Si spegne a 82 anni Vujadin Boskov

Il mondo del calcio piange la scomparsa di Vujadin Boskov, eclettico allenatore degli anni ’80 – ‘90. Nella sua carriera da mister ha allenato squadre del calibro di Real Madrid e Napoli, nonché è stato anche ct della nazionale jugoslava. Ma il nome di Boskov è molto legato alla Sampdoria, infatti coi doriani fu artefice, insieme a veri e propri assi del calcio italiano e straniero, quali Vialli, Mancini, Pagliuca e Cerezo, di due stagioni ai massimi livelli. Nel ‘91 vinse lo scudetto e l’anno dopo conquistò la finale di Champions League persa contro l’armata blaugrana del Barcellona.
Boskov, però, non era solo un allenatore. Era un uomo tutto di un pezzo ed un’insormontabile istituzione del calcio inteso come valore e tradizione. Tutt’oggi i suoi preziosi consigli e le sue celebri affermazioni fanno accademia. A chi contestava un rigore non dato o inesistente proverbialmente ricordava che “rigore è quando arbitro fischia” oppure, filosofeggiando sull’uomo, ammoniva che “se uomo ama donna più di birra ghiacciata davanti a televisione con finale Champions, forse vero amore, ma no vero uomo”. Altra verità non scritta del calcio da lui rivelata era “squadra che vince non si cambia”. Insomma si potrebbe andare avanti all’infinito perché “Zio Vuja” era un uomo ed un allenatore che badava al sodo ed ogni giorno, a chiunque volesse sollevare dubbi o creare polemiche, era solito rispondere in modo ironico, scrivendo così, a sua insaputa, molta “letteratura” calcistica.
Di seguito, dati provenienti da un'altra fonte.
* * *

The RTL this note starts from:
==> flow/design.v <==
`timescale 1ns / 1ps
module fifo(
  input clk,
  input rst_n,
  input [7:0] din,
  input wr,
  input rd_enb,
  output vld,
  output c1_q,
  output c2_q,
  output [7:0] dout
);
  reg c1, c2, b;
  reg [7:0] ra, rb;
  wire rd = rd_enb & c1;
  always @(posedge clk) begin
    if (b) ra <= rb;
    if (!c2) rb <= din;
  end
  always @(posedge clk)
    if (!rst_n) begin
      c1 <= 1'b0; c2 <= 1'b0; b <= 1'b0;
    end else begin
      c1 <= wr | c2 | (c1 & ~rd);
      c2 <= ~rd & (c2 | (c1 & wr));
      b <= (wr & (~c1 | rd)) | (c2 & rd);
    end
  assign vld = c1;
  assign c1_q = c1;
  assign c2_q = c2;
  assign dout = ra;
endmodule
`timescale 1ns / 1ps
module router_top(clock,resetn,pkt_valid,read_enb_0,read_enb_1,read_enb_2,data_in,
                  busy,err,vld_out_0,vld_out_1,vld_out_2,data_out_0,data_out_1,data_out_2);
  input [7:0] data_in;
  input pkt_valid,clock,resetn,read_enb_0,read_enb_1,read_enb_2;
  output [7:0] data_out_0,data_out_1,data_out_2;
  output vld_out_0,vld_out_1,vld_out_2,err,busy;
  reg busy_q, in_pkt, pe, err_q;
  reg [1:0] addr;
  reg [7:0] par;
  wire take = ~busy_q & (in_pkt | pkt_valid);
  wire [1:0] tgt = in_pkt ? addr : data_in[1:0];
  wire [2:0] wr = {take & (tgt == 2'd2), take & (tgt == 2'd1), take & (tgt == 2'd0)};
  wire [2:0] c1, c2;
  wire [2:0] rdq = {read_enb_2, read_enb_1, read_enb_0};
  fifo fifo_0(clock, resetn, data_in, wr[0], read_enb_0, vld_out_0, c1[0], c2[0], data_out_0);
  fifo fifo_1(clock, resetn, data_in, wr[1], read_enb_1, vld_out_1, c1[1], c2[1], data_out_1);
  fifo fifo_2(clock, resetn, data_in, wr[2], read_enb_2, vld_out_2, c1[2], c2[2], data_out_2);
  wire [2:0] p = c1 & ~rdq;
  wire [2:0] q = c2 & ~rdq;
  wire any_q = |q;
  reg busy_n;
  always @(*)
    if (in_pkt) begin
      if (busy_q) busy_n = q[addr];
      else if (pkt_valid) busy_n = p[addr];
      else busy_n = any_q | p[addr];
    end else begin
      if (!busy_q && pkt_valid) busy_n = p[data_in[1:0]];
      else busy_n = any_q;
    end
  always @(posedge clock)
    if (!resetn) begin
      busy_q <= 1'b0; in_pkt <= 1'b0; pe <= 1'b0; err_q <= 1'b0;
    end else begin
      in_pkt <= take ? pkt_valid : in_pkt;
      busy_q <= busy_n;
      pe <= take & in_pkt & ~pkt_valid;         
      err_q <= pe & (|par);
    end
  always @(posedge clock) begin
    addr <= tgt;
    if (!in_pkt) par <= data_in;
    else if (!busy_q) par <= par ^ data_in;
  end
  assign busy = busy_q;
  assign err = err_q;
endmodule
Riusciva a creare, in qualsiasi spogliatoio, un gruppo granitico ed armonioso e, al contrario di qualche allenatore contemporaneo, per nulla voleva essere trattato come una guest star perché la sua unica preoccupazione era “prendere un gol meno dell’avversario”.
Il 27 aprile, come in ogni sua intervista, riesce (involontariamente) ancora una volta a far parlare di sé. Ma stavolta contraddice la sua filosofia perché termina la (sua) partita all’82° (anno di età ) e non al 90°. Oltre al dolore della sua dipartita Boskov ci lascia un inestimabile patrimonio: i valori del gioco del calcio. Addio “Vuja”.